**WHAT THE EXERCISE ASKS**
Please repeat only the stretch of records running from the first line through the line that contains "localparam int BLK_W".

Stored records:
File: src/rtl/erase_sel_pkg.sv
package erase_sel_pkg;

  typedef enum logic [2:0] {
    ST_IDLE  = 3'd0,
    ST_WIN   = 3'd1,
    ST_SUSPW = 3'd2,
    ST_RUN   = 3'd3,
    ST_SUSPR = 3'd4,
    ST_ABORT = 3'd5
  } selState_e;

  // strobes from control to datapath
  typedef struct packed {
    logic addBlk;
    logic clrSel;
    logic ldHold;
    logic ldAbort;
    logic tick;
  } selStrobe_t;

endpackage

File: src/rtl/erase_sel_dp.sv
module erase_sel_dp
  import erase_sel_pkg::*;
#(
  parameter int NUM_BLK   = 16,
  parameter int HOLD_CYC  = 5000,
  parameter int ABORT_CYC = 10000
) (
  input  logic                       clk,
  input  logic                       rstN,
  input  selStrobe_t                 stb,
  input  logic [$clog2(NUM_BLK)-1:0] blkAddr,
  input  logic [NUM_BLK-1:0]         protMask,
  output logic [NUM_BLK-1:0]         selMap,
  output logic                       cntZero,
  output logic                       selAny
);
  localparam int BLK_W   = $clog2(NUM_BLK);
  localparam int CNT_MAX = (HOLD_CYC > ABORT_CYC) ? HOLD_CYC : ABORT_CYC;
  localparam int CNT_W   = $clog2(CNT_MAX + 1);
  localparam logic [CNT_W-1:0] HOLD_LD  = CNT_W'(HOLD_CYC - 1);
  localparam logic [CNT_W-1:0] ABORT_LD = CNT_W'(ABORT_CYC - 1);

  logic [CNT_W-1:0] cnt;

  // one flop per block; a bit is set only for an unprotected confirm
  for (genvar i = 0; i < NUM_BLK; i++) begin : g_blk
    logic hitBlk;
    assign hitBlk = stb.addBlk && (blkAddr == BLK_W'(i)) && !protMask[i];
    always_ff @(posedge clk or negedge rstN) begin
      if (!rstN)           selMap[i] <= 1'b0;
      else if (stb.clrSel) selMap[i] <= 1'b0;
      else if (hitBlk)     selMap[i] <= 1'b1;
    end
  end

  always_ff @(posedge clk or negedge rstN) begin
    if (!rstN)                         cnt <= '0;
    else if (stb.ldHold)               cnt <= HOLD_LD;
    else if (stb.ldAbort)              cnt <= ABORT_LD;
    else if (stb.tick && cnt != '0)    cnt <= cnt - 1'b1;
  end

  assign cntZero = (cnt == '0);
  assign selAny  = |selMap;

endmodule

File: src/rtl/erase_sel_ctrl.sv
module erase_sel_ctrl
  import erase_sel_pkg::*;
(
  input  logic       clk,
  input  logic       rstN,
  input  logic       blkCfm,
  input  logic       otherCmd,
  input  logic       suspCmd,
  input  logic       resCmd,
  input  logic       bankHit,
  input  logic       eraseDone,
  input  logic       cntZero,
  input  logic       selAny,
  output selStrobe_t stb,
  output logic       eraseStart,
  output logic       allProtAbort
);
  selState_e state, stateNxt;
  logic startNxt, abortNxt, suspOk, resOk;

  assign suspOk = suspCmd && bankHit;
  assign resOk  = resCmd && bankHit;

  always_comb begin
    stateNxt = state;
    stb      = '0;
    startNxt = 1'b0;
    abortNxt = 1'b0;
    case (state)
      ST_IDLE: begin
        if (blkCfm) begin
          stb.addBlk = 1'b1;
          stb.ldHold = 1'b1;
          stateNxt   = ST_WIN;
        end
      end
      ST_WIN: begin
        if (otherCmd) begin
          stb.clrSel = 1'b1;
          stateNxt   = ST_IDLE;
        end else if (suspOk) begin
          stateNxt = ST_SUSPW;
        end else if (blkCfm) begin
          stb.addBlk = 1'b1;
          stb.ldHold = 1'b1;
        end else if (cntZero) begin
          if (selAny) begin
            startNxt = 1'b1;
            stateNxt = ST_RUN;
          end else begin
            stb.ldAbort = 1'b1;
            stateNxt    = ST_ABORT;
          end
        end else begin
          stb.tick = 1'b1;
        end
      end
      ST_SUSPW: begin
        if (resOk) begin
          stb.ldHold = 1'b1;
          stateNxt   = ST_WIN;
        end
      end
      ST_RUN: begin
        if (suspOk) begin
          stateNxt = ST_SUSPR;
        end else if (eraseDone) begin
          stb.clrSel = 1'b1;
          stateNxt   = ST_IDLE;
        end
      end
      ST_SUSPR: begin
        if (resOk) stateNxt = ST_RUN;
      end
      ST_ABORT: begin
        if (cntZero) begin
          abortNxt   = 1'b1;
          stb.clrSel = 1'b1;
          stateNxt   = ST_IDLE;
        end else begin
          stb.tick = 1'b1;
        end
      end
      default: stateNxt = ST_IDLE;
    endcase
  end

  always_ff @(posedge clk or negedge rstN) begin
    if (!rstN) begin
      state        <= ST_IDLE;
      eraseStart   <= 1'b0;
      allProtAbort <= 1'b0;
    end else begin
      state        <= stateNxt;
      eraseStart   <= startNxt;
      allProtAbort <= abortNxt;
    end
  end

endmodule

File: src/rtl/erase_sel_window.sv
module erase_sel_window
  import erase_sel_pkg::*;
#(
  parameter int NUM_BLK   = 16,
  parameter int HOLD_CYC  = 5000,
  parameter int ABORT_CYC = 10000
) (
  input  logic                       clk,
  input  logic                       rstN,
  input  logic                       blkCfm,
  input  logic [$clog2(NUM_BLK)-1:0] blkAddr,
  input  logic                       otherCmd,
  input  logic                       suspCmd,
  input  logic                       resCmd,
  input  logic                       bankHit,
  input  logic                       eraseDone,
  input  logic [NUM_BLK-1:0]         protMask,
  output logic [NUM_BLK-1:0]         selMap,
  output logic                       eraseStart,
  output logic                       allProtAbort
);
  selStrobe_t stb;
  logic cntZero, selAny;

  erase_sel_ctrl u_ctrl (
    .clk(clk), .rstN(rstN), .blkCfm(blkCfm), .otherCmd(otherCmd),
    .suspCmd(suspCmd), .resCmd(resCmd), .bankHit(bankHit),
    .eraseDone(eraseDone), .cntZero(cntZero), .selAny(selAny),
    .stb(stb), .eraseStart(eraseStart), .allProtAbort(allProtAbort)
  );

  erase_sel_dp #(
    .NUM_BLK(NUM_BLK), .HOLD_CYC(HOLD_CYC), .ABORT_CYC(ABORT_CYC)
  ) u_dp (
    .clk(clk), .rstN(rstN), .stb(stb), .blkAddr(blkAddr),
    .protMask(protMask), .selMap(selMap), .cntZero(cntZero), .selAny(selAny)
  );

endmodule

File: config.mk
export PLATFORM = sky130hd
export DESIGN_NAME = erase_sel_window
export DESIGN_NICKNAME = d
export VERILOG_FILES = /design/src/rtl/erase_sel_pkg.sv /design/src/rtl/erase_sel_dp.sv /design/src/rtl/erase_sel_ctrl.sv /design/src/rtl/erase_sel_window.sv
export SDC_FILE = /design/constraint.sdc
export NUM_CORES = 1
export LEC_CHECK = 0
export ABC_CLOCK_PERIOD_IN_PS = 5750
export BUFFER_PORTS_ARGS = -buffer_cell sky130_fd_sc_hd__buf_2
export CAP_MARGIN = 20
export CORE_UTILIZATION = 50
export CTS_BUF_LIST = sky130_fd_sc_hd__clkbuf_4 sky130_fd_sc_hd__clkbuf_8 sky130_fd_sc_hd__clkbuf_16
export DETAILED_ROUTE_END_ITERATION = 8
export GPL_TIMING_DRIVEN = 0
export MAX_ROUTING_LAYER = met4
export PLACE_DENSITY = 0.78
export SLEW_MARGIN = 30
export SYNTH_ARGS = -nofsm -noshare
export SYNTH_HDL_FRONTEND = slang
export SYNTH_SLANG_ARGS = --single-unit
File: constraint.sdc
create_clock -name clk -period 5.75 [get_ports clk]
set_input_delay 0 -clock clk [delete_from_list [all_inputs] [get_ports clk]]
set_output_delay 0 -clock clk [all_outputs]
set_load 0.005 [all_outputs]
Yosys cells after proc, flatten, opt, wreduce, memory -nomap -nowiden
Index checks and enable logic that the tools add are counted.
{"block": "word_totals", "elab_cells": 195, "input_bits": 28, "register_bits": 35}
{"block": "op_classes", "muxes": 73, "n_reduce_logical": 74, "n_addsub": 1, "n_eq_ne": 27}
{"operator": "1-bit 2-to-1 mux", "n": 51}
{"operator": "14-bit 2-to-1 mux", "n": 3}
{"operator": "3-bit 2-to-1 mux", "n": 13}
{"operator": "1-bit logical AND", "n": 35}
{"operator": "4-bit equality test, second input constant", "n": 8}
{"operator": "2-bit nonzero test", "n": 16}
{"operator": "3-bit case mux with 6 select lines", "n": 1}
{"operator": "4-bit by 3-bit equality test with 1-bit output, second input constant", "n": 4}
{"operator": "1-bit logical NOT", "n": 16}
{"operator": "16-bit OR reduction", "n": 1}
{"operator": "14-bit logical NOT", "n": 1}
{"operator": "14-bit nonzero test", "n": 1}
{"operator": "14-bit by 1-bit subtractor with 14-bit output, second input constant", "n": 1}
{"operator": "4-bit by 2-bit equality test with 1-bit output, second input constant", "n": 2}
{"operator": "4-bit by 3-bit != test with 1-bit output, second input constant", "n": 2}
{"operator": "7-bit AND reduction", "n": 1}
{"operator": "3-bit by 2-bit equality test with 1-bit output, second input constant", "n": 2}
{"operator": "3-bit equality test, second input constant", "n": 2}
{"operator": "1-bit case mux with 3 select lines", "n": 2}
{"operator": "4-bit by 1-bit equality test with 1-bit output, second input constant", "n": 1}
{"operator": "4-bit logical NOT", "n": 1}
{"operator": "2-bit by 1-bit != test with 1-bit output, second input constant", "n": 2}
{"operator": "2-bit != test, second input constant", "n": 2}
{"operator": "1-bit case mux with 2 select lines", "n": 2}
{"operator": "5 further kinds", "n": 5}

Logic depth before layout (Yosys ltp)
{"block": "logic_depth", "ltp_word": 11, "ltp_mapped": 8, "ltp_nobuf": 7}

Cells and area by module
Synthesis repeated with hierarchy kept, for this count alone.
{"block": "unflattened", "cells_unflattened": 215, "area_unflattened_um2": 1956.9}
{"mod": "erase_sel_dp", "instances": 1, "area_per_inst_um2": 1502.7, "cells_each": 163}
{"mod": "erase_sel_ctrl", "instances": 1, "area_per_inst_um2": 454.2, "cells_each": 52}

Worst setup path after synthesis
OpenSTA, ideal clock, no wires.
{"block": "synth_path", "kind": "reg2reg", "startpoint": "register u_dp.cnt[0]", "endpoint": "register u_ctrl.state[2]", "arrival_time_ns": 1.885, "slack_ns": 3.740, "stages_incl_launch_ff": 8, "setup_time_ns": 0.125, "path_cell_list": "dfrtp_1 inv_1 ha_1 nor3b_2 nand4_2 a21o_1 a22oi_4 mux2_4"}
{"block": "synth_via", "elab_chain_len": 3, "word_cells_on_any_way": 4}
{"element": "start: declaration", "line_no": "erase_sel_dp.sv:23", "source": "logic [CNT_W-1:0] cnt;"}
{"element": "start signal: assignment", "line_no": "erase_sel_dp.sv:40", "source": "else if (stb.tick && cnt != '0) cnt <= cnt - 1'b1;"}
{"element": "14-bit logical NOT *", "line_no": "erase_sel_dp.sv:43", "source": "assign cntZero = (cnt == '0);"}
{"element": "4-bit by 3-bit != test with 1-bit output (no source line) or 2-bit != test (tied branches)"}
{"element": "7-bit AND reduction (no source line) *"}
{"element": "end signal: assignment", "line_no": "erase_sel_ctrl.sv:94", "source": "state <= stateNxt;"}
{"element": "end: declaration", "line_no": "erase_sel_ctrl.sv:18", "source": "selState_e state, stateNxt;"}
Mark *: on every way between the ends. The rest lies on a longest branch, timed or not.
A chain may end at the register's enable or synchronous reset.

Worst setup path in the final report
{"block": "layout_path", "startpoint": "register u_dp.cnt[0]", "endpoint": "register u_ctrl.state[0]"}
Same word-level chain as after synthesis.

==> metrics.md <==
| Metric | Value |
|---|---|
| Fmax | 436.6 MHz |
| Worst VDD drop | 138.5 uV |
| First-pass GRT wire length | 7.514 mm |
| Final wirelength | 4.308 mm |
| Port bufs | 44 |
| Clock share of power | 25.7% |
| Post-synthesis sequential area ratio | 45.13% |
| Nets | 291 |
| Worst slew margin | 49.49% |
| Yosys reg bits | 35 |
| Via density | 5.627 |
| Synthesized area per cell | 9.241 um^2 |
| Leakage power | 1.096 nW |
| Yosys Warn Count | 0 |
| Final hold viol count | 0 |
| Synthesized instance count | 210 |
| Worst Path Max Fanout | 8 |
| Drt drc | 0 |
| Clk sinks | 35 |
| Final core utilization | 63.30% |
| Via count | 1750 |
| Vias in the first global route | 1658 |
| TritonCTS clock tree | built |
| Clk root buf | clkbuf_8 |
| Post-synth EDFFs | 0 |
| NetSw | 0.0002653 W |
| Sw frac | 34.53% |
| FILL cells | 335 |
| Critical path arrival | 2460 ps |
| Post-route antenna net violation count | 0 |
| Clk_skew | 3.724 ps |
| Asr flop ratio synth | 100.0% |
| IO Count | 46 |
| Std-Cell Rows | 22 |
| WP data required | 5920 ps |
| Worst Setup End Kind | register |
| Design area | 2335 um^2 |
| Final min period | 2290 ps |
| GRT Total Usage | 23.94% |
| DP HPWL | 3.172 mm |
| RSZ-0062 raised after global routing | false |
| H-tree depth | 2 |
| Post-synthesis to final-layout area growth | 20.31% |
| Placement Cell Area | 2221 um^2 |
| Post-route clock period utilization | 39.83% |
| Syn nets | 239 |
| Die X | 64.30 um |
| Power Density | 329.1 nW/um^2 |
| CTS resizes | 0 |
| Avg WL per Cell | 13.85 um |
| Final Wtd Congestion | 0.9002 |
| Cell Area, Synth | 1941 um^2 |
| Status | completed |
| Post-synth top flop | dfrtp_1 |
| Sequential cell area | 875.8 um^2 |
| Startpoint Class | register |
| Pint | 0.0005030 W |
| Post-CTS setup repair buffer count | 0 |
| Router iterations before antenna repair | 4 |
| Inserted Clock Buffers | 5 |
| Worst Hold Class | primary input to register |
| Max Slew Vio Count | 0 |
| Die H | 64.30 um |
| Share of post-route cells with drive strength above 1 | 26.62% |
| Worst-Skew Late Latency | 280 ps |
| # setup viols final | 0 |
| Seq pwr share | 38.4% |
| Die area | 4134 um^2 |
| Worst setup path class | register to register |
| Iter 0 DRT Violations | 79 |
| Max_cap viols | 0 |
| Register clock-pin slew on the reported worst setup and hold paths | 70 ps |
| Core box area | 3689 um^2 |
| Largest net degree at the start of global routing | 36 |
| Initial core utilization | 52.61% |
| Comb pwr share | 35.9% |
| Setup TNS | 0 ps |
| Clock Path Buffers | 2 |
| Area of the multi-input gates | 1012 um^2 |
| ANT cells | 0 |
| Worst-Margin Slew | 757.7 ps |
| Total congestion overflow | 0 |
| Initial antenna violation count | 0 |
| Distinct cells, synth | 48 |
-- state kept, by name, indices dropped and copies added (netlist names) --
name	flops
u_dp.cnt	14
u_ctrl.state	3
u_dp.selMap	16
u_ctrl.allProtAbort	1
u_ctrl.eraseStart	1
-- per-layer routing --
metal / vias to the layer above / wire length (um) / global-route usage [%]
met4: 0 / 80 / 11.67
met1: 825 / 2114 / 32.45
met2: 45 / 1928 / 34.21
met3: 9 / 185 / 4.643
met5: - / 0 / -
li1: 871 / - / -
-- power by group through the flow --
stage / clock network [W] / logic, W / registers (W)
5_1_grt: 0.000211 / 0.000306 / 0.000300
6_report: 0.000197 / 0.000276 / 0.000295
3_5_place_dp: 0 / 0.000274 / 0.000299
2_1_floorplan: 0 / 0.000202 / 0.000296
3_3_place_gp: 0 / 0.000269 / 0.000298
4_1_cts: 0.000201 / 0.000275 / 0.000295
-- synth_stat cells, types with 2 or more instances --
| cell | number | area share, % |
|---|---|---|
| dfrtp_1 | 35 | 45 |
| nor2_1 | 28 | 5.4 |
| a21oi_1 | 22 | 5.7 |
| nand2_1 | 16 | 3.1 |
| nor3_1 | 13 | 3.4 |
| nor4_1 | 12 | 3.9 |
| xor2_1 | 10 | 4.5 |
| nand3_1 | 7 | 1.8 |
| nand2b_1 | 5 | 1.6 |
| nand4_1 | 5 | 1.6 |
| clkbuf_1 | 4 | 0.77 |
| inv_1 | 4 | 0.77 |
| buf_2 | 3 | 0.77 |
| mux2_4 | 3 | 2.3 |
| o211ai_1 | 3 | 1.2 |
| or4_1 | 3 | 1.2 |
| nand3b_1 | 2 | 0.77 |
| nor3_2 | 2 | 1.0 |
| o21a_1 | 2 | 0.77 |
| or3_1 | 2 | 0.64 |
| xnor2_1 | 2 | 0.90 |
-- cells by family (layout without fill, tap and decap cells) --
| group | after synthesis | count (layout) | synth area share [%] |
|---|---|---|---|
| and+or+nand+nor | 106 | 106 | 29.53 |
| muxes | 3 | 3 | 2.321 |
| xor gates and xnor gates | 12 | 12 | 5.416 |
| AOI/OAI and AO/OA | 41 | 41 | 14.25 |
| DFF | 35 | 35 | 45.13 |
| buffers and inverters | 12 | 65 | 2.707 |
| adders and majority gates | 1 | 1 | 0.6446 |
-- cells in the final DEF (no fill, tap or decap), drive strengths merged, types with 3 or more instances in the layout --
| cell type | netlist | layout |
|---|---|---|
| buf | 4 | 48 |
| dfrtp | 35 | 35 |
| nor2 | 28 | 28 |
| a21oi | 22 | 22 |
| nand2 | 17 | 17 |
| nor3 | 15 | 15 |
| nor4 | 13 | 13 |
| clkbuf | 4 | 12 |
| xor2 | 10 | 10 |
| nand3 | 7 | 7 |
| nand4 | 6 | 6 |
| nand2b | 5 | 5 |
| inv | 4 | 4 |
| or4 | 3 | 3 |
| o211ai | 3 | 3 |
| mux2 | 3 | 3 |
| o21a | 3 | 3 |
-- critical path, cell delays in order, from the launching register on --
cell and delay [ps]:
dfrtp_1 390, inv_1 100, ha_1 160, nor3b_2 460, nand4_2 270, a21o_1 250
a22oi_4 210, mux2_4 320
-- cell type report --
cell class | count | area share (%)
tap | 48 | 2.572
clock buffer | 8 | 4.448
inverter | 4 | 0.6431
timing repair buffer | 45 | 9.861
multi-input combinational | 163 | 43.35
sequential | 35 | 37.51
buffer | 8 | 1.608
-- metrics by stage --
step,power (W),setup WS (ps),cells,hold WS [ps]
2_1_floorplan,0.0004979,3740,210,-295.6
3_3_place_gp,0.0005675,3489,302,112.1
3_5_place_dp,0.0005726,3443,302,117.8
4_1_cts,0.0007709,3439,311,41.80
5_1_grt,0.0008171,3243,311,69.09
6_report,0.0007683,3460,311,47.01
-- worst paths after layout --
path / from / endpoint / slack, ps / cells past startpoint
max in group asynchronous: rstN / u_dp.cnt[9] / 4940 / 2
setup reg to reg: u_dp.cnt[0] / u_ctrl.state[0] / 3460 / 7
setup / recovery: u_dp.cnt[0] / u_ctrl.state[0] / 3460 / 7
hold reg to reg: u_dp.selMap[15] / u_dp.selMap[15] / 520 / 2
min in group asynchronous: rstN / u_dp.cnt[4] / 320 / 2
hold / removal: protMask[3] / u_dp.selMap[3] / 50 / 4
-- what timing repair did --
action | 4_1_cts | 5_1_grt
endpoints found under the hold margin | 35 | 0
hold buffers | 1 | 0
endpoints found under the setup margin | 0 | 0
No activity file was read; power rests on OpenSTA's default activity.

**SOLUTION TO THE PROBLEM**
File: src/rtl/erase_sel_pkg.sv
package erase_sel_pkg;

  typedef enum logic [2:0] {
    ST_IDLE  = 3'd0,
    ST_WIN   = 3'd1,
    ST_SUSPW = 3'd2,
    ST_RUN   = 3'd3,
    ST_SUSPR = 3'd4,
    ST_ABORT = 3'd5
  } selState_e;

  // strobes from control to datapath
  typedef struct packed {
    logic addBlk;
    logic clrSel;
    logic ldHold;
    logic ldAbort;
    logic tick;
  } selStrobe_t;

endpackage

File: src/rtl/erase_sel_dp.sv
module erase_sel_dp
  import erase_sel_pkg::*;
#(
  parameter int NUM_BLK   = 16,
  parameter int HOLD_CYC  = 5000,
  parameter int ABORT_CYC = 10000
) (
  input  logic                       clk,
  input  logic                       rstN,
  input  selStrobe_t                 stb,
  input  logic [$clog2(NUM_BLK)-1:0] blkAddr,
  input  logic [NUM_BLK-1:0]         protMask,
  output logic [NUM_BLK-1:0]         selMap,
  output logic                       cntZero,
  output logic                       selAny
);
  localparam int BLK_W   = $clog2(NUM_BLK);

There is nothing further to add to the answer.